EBVM Flashcards
what are the 2 objectives of observational studies
- identify risk factors
- quantify the effect of risk factors on disease occurrence
what are 3 sources of data for analysis
- experimental studies
- observational studies
- other people’s data (secondary data)
in this type of study, a researcher will control one or more factors that may affect what they are studying
experimental studies
in this type of study, the research will record factors of interest and outcomes; however these studies don’t change anything
observational studies
this type of data describe a property of individuals such as hair color, eye color, religion or gender
categorical
this type of data can be put in an order but not measured like a number (ex: sad < ok < happy; BCS)
ordinal (ranked)
this is data that exists as whole numbers, such as counts of animals, age or number of times an animal was sick
discrete
this is data where any number could be measured, including decimals or fractions (weight, length, age, temp)
continuous
numbers are put in order and we find the numbers that are 1 quarter and 3 quarters along, the difference between them is this
interquartile range (IQR)
this is the mathematical measure of spread that look at how all the numbers differ from the overall mean
standard deviation (SD)
this is a way to express uncertainty in an estimate and show how precise it is; it is a measure of hoe much estimates of that size would vary
standard error
this is a precision or uncertainty statement that we add after an estimate; it gives a range which we are reasonably confident will contain the true population value/parameter
confidence interval
this is a hypothesis that we are setting out to disprove; normally one of no-difference or no-effect
null hypothesis
this is the probability/chance that the difference we have found between our samples would occur if our null hypothesis were true and there was no difference between our populations
P-value
if the p-value a researcher gets for their question is less than this critical value, they conclude that there is evidence to reject the null hypothesis
0.05
this error is made if we reject a true null hypothesis
type 1 error
this error is made if we fail to reject a false null hypothesis
type 2 error
a powerful study has a low chance of type 2 error; power is influenced by these 3 things..
- sample size
- difference between the populations
- individual variation
list Koch’s postulates; an organism is causal if…
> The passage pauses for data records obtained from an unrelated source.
--- src/sv/bbot_pkg.sv ---
// Package: face codes and configuration register indexes of the box overlap test.
`timescale 1ns / 1ps
`default_nettype none

package bbot_pkg;

   // Width of the configuration register index.
   localparam int CSR_INDEX_BITS = 3;

   // Configuration register indexes, in register order.
   typedef enum logic [CSR_INDEX_BITS-1:0] {
      CSR_OWN_MIN_X    = 3'd0,
      CSR_OWN_MIN_Y    = 3'd1,
      CSR_OWN_MIN_Z    = 3'd2,
      CSR_OWN_MAX_X    = 3'd3,
      CSR_OWN_MAX_Y    = 3'd4,
      CSR_OWN_MAX_Z    = 3'd5,
      CSR_OWN_CHANNELS = 3'd6
   } csr_index_type;

   // Face codes in tie-break order.
   typedef enum logic [2:0] {
      FACE_NEG_X = 3'd0,
      FACE_POS_X = 3'd1,
      FACE_NEG_Y = 3'd2,
      FACE_POS_Y = 3'd3,
      FACE_NEG_Z = 3'd4,
      FACE_POS_Z = 3'd5
   } face_type;

   localparam int NUM_AXES = 3;

   // Per axis: the face of the own-max gap and of the other-max gap.
   localparam face_type NEG_FACE [NUM_AXES] = '{FACE_NEG_X, FACE_NEG_Y, FACE_NEG_Z};
   localparam face_type POS_FACE [NUM_AXES] = '{FACE_POS_X, FACE_POS_Y, FACE_POS_Z};

endpackage

`default_nettype wire

--- src/sv/bbot_ifs.sv ---
// Interfaces: box request, test response and configuration write channels.
`timescale 1ns / 1ps
`default_nettype none

interface bbot_req_if #(
   parameter int COORD_BITS   = 32,
   parameter int CHANNEL_BITS = 32
);
   logic                    valid;
   logic                    ready;
   logic [COORD_BITS-1:0]   other_min_x;
   logic [COORD_BITS-1:0]   other_min_y;
   logic [COORD_BITS-1:0]   other_min_z;
   logic [COORD_BITS-1:0]   other_max_x;
   logic [COORD_BITS-1:0]   other_max_y;
   logic [COORD_BITS-1:0]   other_max_z;
   logic [CHANNEL_BITS-1:0] other_channels;

   modport source (
      output valid, other_min_x, other_min_y, other_min_z,
             other_max_x, other_max_y, other_max_z, other_channels,
      input  ready
   );
   modport sink (
      input  valid, other_min_x, other_min_y, other_min_z,
             other_max_x, other_max_y, other_max_z, other_channels,
      output ready
   );
endinterface
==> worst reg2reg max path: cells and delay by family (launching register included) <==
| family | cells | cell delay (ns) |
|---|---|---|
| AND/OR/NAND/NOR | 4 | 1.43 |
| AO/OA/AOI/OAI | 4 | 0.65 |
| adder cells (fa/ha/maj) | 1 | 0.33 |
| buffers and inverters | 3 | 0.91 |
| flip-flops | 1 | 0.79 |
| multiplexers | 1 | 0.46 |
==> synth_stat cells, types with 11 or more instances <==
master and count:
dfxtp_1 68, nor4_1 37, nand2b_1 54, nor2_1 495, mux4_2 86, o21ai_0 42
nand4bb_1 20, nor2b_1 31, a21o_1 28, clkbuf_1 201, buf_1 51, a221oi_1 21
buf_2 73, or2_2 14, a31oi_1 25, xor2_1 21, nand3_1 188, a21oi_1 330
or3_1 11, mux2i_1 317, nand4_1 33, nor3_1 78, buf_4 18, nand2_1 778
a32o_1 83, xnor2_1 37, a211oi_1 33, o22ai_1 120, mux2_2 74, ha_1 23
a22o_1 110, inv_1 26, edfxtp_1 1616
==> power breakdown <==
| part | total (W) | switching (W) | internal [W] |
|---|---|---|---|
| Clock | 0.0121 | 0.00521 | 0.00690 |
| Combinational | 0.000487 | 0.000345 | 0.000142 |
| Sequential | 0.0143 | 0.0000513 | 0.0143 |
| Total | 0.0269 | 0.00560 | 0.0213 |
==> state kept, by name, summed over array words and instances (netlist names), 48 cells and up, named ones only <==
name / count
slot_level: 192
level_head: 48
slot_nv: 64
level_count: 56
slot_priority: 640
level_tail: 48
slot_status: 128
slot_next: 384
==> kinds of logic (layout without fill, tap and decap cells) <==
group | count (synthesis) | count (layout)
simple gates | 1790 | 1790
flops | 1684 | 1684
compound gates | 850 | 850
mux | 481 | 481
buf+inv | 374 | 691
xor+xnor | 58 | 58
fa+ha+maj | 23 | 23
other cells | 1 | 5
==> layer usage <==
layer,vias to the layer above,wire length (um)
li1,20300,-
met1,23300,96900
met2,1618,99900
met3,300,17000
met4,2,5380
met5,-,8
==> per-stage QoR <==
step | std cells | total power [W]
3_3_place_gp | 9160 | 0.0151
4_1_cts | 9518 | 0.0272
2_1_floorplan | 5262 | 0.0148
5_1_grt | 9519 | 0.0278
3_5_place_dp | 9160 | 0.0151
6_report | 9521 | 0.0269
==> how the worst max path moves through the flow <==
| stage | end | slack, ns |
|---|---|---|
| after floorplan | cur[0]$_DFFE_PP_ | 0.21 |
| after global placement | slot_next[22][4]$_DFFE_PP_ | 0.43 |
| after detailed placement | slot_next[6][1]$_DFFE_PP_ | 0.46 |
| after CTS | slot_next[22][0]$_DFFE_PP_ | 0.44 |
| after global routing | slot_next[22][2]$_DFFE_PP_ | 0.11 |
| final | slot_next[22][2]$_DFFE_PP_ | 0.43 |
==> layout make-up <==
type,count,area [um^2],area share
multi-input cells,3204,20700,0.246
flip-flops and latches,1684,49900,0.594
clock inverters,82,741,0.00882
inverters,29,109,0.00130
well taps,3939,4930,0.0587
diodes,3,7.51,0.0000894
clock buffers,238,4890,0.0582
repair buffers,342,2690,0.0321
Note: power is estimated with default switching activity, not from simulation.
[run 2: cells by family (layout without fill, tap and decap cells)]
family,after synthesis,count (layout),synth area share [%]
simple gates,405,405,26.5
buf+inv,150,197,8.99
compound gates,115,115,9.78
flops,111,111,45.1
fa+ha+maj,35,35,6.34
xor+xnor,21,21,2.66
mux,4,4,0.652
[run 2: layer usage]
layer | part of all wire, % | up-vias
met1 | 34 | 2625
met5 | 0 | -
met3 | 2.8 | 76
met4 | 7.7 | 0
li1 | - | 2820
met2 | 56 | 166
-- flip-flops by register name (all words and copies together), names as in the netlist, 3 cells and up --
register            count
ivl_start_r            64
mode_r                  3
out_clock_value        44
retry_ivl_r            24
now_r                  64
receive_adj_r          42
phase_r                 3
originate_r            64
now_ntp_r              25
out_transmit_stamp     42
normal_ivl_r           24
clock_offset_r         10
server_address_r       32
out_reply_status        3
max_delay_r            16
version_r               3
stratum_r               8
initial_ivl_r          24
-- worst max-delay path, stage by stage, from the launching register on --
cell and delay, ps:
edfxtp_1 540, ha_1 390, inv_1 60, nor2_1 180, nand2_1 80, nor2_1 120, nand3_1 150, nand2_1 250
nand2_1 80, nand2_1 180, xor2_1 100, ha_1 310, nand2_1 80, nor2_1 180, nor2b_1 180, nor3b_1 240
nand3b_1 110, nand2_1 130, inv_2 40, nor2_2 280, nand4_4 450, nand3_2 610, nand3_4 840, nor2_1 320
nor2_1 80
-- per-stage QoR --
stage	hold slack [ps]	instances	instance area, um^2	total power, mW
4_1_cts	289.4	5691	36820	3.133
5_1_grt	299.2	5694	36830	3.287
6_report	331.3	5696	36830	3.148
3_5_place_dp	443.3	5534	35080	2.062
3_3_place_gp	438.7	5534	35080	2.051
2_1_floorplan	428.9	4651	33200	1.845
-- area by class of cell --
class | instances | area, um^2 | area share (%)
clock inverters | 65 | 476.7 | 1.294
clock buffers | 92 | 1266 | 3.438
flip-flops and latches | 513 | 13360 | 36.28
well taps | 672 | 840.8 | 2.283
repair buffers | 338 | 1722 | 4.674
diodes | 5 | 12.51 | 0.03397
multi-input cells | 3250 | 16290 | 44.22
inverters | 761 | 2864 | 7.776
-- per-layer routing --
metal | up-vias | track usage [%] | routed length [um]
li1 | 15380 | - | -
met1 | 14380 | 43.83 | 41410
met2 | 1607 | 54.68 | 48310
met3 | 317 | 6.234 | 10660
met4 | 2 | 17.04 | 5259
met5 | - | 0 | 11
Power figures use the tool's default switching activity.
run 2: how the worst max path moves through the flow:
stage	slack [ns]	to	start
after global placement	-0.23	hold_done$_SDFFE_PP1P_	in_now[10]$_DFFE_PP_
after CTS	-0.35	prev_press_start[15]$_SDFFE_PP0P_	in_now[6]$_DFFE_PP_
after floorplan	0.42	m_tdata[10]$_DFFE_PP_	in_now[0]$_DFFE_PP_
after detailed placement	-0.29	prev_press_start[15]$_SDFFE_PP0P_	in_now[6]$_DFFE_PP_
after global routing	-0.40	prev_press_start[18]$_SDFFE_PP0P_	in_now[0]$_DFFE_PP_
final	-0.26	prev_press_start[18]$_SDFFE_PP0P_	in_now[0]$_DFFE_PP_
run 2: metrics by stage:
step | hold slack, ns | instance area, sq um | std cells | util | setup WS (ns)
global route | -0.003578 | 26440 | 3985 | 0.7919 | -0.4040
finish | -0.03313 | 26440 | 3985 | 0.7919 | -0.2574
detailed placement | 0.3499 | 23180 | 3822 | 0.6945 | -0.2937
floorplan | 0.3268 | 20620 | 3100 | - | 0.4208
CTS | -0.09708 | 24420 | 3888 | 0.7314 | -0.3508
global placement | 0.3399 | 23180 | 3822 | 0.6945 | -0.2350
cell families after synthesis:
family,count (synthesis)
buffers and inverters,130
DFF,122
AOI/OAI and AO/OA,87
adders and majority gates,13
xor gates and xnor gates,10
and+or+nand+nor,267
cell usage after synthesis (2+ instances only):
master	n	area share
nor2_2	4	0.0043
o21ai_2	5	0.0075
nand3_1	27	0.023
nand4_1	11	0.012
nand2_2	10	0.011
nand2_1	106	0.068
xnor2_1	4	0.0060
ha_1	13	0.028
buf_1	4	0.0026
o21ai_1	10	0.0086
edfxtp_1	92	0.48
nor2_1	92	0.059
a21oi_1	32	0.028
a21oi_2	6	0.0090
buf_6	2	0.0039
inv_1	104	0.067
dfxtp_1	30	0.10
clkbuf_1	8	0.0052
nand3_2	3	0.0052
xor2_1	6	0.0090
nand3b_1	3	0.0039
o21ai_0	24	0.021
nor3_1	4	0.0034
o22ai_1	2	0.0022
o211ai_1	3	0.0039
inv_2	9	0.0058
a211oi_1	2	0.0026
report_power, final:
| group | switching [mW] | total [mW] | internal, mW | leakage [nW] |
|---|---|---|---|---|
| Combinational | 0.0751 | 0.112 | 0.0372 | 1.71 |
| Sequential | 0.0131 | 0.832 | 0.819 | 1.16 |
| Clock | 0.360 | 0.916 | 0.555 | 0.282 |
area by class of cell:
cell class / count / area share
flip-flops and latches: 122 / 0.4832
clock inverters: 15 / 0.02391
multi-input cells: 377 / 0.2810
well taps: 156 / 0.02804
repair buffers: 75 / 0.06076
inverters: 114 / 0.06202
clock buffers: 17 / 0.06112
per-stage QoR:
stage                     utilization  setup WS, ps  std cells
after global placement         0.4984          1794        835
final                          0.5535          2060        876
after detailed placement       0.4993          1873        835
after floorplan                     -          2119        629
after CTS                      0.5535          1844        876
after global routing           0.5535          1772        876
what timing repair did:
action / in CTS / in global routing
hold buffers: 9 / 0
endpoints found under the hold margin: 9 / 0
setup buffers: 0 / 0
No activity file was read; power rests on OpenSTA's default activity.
`config.mk`:
```
export PLATFORM = sky130hd
export DESIGN_NAME = rutm_div
export DESIGN_NICKNAME = d
export VERILOG_FILES = /design/src/rutm_pkg.sv /design/src/rutm_div.sv
export SDC_FILE = /design/constraint.sdc
export NUM_CORES = 1
export LEC_CHECK = 0
export BUFFER_PORTS_ARGS = -buffer_cell sky130_fd_sc_hd__buf_2
export CAP_MARGIN = 20
export CORE_ASPECT_RATIO = 1.4
export CORE_MARGIN = 10
export CORE_UTILIZATION = 45
export CTS_CLUSTER_SIZE = 16
export DETAILED_ROUTE_END_ITERATION = 8
export RECOVER_POWER = 25
export SYNTH_ARGS = -nofsm -noshare
export SYNTH_HDL_FRONTEND = slang
export SYNTH_SLANG_ARGS = --single-unit
```
`constraint.sdc`:
```
create_clock -name i_clk -period 14.6 [get_ports i_clk]
set_input_delay 0.73 -clock i_clk [delete_from_list [all_inputs] [get_ports i_clk]]
set_output_delay 0.73 -clock i_clk [all_outputs]
set_load 0.02 [all_outputs]
```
- present in all cases of disease
- does not occur in other diseases
- can be isolated and cultured
- can induce disease in healthy animals
what are 5 difficulties with Koch’s postulates
- requires specificity of response (only 1 disease)
- isolation difficult
- reproduction of disease difficult
- only applicable to infectious diseases
- multifactorial complexes cannot be addressed
main measures to quantify disease are of these 2 things
morbidity and mortality
what is the cumulative incidence (CI) fraction?
CI = number of individuals that become diseased during a particular period / number of healthy individuals in the population at the beginning of that period
what is the incidence rate (I) fraction?
I = number of cases of disease that occur in a population during a particular period of time / the sum, over all individuals, of the length of time at risk of developing disease
what is the relationship between incidence and prevalence?
P ∝ I x D
how to calculate case fatality (CF)?
CF = number of deaths / number of diseased animals
how to calculate survival?
S = (number of cases - number of deaths) / number of cases
why can’t seronegative animals be included in geometric mean titres?
because the logarithm of zero is -∞
what is the geometric titre mean
antilog2 of arithmetic mean
these assays are based on ‘all-or-none’ response (ex agglutination)
quantal assays